- DVD cover
- Directed by: Bobby Hacker
- Written by: Bobby Hacker
- Based on: Cars series by Bobby Hacker
- Produced by: Richard Bain Tyler Scott Jones
- Starring: Travis Jones Richard Bain Tyler Jones Bruce Boyman
- Edited by: Bobby Hacker
- Production company: United Filmmakers
- Distributed by: Troma Entertainment
- Release date: January 26, 2009 (Tromadance Film Festival);
- Country: United States
- Language: English

= Cars 3 (2009 film) =

2009 action comedy film

Cars 3 is a 2009 action comedy film directed by Bobby Hacker. It is based on Hacker's series of comedy videos entitled Cars, which gained popularity after being posted to the comedy video website Funny or Die.

==Plot==
Tim is a used car salesman who uses profanity and antagonizes people into purchasing his cars. After making a deal with the devil, Tim finds himself with only an hour to sell a car, but his plan to do so spins out of control when he murders the wife of a customer, who swears revenge. Danger.

==Production==
Based on his popular Cars sketches, Bobby Hacker filmed Cars 3 during the span of one month in 2008. Hacker shot Cars 3 quickly, so he could enter it in the Sundance Film Festival.

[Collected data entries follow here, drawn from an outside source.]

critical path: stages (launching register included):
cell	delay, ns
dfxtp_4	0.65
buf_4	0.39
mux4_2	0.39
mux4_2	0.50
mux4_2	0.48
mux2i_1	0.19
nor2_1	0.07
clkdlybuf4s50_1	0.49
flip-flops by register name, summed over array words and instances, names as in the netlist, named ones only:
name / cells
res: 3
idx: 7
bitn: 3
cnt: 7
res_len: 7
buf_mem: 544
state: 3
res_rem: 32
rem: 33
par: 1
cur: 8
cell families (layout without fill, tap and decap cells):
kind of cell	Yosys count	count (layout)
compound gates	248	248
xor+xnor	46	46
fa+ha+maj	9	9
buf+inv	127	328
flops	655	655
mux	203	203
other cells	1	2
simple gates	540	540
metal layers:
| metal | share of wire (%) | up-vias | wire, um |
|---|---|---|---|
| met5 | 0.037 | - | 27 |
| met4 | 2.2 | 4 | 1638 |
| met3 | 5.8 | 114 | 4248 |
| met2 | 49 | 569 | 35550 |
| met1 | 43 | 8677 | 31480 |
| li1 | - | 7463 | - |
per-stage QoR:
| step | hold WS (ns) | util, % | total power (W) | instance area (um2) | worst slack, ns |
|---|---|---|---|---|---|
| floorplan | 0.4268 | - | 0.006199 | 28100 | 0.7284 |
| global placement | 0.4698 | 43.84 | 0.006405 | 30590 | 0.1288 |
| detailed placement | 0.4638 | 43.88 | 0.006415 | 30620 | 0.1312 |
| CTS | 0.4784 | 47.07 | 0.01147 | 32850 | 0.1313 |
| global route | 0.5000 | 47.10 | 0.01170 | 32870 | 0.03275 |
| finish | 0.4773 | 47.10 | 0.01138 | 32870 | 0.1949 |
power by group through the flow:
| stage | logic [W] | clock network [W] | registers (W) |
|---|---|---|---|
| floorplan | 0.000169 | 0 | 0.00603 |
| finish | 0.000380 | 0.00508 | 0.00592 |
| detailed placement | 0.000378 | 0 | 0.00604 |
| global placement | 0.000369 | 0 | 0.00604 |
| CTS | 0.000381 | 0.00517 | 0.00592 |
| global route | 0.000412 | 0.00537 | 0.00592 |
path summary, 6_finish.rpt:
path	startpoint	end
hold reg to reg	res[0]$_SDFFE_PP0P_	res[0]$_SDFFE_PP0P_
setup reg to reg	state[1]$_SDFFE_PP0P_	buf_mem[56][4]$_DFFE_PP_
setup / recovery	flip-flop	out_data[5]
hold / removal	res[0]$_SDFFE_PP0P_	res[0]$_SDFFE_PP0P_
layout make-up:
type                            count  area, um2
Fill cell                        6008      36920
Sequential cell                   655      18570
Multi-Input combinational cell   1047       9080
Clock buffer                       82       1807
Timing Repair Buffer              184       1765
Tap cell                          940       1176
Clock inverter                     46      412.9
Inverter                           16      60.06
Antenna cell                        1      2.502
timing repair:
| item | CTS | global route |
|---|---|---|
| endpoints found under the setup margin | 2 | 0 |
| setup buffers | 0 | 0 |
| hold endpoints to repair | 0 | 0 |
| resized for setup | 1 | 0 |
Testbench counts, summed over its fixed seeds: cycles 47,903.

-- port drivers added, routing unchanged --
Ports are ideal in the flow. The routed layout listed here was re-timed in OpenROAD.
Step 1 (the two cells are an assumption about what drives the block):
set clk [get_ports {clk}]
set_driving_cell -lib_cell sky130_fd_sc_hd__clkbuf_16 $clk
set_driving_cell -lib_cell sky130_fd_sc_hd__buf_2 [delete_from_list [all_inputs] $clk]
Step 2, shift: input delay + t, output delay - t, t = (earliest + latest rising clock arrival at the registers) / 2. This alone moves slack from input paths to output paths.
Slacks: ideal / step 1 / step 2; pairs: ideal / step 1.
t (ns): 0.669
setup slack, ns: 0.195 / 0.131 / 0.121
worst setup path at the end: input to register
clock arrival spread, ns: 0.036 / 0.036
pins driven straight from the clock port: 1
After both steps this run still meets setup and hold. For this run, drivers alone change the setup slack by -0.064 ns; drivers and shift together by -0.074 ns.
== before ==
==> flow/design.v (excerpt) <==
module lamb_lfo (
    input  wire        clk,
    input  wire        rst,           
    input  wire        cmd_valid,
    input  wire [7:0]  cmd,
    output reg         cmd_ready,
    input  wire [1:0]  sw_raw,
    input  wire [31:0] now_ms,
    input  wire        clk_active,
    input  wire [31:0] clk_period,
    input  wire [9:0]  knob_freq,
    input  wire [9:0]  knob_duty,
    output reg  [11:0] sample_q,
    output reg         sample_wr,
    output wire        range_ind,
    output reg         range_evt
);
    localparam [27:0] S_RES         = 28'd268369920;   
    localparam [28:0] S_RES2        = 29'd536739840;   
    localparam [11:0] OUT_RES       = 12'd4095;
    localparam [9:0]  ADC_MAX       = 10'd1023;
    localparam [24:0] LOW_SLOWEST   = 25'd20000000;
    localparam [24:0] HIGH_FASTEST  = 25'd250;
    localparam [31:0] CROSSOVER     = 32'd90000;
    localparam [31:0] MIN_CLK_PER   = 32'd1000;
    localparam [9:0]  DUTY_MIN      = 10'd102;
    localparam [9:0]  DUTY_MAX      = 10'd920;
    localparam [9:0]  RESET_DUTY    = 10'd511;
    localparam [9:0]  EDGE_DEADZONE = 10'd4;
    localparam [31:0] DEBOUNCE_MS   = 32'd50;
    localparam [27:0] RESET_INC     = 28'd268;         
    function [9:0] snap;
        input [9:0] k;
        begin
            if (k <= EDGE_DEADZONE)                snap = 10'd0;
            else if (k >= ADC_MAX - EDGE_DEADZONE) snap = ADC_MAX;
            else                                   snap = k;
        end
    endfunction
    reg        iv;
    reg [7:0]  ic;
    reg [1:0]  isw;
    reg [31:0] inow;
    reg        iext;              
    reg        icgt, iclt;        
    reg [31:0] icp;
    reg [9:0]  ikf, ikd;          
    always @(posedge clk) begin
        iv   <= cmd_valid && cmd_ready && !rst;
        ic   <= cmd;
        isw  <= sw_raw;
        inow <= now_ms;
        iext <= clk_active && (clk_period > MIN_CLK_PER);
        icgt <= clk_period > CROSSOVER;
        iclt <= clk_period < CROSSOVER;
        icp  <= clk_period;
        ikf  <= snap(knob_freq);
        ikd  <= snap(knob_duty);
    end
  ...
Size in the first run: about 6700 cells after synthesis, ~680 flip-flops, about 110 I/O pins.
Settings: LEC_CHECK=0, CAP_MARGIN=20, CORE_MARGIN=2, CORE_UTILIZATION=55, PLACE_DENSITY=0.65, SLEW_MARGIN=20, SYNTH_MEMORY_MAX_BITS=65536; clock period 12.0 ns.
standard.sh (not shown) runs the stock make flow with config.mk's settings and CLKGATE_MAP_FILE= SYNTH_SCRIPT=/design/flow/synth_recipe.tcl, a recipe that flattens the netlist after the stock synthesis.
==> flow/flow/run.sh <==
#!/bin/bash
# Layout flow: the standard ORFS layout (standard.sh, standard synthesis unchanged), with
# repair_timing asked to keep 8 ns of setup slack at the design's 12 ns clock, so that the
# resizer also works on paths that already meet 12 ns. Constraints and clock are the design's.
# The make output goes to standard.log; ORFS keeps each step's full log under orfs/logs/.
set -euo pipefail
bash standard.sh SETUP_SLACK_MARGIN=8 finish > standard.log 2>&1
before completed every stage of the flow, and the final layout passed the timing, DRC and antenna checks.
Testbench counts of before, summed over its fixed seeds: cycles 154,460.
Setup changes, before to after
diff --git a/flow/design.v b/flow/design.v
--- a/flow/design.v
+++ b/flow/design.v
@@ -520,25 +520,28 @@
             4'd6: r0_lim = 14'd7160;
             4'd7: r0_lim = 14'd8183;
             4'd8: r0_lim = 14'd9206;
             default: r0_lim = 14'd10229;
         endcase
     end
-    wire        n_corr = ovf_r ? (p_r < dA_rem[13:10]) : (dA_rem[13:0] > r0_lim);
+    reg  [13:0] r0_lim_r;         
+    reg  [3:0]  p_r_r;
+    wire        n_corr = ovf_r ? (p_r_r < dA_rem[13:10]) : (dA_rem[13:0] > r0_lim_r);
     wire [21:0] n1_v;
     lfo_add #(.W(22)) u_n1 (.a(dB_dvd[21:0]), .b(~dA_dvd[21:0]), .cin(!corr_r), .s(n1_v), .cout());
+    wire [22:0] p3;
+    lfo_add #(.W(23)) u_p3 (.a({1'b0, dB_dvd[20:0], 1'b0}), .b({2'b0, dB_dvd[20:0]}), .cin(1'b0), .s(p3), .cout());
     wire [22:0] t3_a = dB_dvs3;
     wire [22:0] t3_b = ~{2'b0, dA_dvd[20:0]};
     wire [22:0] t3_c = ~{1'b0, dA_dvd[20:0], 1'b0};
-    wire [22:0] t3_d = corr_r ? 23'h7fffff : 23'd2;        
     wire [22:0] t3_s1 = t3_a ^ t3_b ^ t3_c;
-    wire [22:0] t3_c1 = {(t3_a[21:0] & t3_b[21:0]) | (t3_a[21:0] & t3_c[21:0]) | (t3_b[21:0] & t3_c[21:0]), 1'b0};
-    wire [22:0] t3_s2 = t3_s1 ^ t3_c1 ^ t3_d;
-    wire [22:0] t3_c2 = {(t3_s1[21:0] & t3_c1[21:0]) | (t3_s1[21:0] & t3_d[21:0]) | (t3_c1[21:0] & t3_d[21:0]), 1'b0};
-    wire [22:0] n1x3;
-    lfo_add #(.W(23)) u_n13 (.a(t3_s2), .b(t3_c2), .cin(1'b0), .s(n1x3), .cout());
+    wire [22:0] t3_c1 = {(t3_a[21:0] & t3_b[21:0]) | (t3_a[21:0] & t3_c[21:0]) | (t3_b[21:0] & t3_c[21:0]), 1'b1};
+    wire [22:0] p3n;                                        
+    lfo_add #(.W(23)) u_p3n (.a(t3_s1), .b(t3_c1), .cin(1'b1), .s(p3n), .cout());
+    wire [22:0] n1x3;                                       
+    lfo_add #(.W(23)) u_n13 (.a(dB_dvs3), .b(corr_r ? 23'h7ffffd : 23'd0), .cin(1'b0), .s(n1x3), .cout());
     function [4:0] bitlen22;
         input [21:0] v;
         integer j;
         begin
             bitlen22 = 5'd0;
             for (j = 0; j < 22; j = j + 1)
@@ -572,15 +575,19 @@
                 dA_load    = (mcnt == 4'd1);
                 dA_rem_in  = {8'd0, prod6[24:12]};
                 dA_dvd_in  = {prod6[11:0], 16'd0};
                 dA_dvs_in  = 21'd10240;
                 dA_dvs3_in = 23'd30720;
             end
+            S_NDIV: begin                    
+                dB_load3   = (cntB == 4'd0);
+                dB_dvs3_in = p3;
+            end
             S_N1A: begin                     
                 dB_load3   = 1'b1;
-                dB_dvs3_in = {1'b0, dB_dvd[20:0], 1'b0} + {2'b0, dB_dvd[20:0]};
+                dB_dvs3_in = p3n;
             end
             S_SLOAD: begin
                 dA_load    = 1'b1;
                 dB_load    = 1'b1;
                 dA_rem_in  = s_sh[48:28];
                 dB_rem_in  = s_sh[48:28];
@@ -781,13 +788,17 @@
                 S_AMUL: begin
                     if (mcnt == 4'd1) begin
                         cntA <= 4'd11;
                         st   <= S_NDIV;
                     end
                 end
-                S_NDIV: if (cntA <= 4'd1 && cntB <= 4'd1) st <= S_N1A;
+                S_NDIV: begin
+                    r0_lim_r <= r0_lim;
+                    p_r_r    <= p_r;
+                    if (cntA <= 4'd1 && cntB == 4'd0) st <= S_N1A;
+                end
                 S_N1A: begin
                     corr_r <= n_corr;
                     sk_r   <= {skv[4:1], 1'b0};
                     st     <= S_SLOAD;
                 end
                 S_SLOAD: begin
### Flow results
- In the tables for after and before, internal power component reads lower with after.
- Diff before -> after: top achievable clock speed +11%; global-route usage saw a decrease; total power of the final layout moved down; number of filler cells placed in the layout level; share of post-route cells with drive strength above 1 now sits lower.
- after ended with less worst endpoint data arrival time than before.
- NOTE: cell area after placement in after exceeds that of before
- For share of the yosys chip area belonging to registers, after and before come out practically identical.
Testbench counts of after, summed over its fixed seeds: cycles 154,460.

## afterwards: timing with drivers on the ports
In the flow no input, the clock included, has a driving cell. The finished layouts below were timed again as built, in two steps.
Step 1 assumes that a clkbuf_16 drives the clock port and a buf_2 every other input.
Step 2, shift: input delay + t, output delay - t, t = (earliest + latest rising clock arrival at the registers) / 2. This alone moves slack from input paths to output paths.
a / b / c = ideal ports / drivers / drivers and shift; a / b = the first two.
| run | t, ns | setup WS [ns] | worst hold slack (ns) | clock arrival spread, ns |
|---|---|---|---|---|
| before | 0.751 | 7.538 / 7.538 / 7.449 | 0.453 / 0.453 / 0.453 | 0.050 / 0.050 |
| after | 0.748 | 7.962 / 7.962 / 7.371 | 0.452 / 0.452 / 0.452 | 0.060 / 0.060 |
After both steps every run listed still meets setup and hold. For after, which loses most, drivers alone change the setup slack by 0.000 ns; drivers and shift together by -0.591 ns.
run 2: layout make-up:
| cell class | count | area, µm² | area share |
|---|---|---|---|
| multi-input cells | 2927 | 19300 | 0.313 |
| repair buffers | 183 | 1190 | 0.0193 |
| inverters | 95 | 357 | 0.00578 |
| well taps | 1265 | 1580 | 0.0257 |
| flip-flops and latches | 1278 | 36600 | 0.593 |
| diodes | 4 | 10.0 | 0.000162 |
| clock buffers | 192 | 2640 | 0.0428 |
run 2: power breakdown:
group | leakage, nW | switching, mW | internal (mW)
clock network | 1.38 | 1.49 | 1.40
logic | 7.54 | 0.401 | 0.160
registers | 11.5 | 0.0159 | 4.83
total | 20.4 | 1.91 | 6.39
This is an optimization exercise on Yosys and OpenROAD, whose aim is small area, a short achievable clock period and few clock cycles, not a production implementation. At most, simulation tests tie the RTL to the original design; equivalence was not proved. The RTL of runs 4 to 7 was laid out without a check of its function. No activity file was given, so power comes from the tool's default toggle rates.

[flow/run.sh]
#!/bin/bash
# The standard layout, with two changes to how it is made:
# - the smallest buffer on every input and output port (the standard flow's
#   buffer_ports otherwise picks a larger delay buffer);
# - synthesis does not map to the 3-input XOR/XNOR cells (slow on the CRC trees).
set -euo pipefail
export BUFFER_PORTS_ARGS="-buffer_cell sky130_fd_sc_hd__buf_1"
cd "$(dirname "$0")/.."
plat=$(make -s --no-print-directory -C "$FLOW_HOME" DESIGN_CONFIG="$PWD/config.mk" WORK_HOME="$PWD/orfs" print-DONT_USE_CELLS | sed -n 's/^DONT_USE_CELLS: //p')
extra="sky130_fd_sc_hd__xor3_1 sky130_fd_sc_hd__xor3_2 sky130_fd_sc_hd__xor3_4 sky130_fd_sc_hd__xnor3_1 sky130_fd_sc_hd__xnor3_2 sky130_fd_sc_hd__xnor3_4"
echo "DONT_USE_CELLS: $plat $extra" > dont_use.log
bash standard.sh DONT_USE_CELLS="$plat $extra" finish > standard.log 2>&1
[standard.sh]
#!/bin/bash
# synth_recipe.tcl (not shown) runs the flow's synth.tcl, then flattens the netlist and writes it again
# the make line also repeats each setting of config.mk as NAME=value (left out here)
make -C /OpenROAD-flow-scripts/flow DESIGN_CONFIG=/design/flow/config.mk WORK_HOME=/design/flow/orfs CLKGATE_MAP_FILE= SYNTH_SCRIPT=/design/flow/synth_recipe.tcl "${@:-finish}"
[config.mk]
export PLATFORM = sky130hd
export DESIGN_NAME = iono_xact
export DESIGN_NICKNAME = iono_xact
export VERILOG_FILES = /design/flow/design.v
export SDC_FILE = /design/flow/constraint.sdc
export NUM_CORES = 4
export LEC_CHECK = 0
export CAP_MARGIN = 20
export CORE_MARGIN = 2
export CORE_UTILIZATION = 40
export SETUP_SLACK_MARGIN = 2.4
export SLEW_MARGIN = 20
[constraint.sdc]
create_clock -name core_clock -period 5.0 [get_ports {clk}]
set_input_delay 1.0000 -clock core_clock [delete_from_list [all_inputs] [get_ports {clk}]]
set_output_delay 1.0000 -clock core_clock [all_outputs]
set_load 0.01 [all_outputs]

The film's dialogue and plot were improvised by the actors. Unlike the Cars shorts, which run for roughly two minutes, Cars 3 has a running time of 38 minutes.

==Reception==
Patrick Bromley, writing for DVD Verdict, said while there was an audience for Hacker's brand of humor, he found it to be overly loud and obnoxious, and compared it to Tim and Eric Awesome Show, Great Job! "minus the cleverness and satire." Kyle Regan, writing for The Stranger, wrote that "Cars 3 never aims for subtlety, not that it necessarily needs it. But in a movie far longer than the average internet video sensation, the ADD-riddled plot turns, jokes, and gags dragged."

Courtney Ferguson, writing for The Portland Mercury, said, "I wasn't sorry Cars III was so stupid. I loved how stupid Cars III was. It’s a glorious melange of yelling, nunchucks, lasers, gunfights, dead burned lesbians, and blood-spurting belly buttons."

==Release==
The day after shooting finished, Cars 3 premiered at the New Beverly Theater. The premiere was hosted by comedian Patton Oswalt. It was later released on DVD in 2009 by Troma Entertainment. Special features include the other films in the Cars series and trailers for other Troma films.